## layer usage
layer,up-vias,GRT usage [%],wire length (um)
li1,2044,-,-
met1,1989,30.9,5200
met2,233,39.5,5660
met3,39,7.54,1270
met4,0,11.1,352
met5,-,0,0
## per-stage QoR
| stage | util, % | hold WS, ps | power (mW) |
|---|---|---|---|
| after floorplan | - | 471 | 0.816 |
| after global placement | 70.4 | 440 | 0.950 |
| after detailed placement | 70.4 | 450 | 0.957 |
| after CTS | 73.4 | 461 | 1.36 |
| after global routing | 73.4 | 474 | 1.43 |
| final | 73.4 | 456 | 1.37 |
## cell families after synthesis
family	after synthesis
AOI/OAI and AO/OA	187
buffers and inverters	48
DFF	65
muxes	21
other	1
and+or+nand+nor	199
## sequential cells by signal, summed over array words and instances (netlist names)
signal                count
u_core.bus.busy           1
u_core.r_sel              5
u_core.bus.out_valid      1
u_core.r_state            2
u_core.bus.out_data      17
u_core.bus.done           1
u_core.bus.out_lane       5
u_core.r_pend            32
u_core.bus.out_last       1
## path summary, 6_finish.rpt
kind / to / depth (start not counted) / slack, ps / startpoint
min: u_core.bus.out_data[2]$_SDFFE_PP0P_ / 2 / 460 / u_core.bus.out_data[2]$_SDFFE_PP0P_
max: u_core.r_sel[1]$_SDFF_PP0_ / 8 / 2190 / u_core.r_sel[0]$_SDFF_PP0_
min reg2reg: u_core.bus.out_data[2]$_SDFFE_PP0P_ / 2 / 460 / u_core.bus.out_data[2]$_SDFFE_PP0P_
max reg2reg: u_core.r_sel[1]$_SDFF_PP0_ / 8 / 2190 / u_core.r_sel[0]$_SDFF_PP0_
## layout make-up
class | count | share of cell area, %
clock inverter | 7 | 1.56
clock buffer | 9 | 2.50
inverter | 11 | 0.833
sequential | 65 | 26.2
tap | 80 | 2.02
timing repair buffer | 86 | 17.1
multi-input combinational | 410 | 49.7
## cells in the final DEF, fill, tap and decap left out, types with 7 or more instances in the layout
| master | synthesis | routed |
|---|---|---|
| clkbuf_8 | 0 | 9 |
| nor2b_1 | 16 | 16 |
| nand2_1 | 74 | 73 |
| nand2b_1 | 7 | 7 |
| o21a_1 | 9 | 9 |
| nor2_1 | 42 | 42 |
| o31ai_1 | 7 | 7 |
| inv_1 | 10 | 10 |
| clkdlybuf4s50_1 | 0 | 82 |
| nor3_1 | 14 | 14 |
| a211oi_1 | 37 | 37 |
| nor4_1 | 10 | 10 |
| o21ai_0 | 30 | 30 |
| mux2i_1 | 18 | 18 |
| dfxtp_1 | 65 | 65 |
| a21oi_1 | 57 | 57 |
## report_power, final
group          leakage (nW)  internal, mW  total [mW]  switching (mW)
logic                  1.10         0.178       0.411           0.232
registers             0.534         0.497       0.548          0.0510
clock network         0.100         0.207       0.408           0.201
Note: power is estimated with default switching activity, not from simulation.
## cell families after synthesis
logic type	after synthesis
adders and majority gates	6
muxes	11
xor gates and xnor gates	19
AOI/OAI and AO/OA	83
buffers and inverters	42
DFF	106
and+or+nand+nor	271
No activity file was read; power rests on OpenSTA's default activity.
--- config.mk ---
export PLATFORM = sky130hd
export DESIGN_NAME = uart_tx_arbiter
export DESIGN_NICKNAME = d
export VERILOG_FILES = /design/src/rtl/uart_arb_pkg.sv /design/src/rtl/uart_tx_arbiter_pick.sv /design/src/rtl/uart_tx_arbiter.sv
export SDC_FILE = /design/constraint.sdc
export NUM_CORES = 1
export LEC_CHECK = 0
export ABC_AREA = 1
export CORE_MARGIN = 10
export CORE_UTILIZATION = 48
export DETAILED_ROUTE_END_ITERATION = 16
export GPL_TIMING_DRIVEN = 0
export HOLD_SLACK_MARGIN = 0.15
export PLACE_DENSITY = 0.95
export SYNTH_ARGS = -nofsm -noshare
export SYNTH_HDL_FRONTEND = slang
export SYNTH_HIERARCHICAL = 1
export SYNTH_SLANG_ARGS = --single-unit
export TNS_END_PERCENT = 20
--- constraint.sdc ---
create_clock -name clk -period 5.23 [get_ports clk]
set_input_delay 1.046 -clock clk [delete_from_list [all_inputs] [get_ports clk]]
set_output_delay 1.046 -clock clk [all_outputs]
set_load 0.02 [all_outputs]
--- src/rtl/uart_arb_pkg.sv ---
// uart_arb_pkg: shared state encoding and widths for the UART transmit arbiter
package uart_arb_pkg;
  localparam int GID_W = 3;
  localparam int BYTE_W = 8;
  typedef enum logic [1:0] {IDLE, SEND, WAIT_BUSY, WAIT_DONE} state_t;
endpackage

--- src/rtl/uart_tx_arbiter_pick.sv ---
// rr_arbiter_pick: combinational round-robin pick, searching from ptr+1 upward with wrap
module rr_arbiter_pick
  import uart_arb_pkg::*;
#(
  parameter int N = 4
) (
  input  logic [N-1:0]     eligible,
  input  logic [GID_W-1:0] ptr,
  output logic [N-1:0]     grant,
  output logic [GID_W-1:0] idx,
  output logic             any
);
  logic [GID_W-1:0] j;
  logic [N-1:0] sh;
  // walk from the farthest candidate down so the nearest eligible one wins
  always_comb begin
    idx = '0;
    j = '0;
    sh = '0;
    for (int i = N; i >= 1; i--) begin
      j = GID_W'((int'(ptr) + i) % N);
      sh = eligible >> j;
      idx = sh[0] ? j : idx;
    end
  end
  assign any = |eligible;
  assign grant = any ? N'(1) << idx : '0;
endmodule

---

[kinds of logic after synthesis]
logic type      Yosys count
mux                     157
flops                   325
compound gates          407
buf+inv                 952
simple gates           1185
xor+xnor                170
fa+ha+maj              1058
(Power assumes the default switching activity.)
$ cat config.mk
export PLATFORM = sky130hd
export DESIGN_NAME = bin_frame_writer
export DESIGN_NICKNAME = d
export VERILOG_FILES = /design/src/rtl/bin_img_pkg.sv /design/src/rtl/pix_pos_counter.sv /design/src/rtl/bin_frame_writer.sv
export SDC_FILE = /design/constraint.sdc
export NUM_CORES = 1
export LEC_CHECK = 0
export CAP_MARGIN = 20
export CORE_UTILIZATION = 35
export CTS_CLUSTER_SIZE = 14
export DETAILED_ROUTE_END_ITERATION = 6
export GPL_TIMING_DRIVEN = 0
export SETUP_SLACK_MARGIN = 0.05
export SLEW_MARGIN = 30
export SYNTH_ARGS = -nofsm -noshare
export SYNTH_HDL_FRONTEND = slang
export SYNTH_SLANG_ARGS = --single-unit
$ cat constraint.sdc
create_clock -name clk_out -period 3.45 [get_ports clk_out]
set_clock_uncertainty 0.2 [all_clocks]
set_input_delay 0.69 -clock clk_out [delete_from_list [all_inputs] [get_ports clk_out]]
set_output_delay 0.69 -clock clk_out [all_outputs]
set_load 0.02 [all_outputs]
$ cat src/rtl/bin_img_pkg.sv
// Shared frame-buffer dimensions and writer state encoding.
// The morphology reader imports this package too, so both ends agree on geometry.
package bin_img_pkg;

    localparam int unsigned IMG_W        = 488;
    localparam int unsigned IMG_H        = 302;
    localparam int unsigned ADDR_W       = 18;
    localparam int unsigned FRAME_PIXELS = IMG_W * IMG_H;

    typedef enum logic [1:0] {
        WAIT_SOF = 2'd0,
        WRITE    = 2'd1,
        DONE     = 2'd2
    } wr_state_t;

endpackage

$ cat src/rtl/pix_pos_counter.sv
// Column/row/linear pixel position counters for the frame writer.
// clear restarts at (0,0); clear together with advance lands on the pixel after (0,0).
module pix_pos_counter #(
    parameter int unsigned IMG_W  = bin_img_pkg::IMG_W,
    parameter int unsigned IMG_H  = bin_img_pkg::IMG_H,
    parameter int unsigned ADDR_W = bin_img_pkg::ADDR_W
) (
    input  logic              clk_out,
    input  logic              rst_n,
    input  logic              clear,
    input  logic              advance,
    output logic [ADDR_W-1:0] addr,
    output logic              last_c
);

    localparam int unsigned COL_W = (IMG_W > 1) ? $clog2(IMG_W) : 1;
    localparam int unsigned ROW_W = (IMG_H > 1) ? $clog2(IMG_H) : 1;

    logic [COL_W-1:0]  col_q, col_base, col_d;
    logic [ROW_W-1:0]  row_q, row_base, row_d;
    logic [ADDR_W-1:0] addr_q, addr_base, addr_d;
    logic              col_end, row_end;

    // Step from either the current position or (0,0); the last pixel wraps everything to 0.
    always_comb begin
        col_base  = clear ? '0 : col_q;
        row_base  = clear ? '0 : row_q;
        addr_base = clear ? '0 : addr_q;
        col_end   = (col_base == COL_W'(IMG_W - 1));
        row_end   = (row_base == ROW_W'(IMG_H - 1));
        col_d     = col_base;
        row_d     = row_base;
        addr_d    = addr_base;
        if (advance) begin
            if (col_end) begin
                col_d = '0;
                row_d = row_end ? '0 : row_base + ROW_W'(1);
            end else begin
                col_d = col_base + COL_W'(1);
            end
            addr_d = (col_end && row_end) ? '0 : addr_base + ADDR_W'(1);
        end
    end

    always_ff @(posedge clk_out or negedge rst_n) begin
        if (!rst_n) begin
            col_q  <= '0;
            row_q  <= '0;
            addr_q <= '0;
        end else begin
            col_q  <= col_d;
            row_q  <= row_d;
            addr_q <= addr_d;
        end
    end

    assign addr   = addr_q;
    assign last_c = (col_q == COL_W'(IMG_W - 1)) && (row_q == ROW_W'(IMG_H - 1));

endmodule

What you will do – Reproduce each line of the data containing the word "layout".

Answer area –
## layout make-up
## cells in the final DEF, fill, tap and decap left out, types with 7 or more instances in the layout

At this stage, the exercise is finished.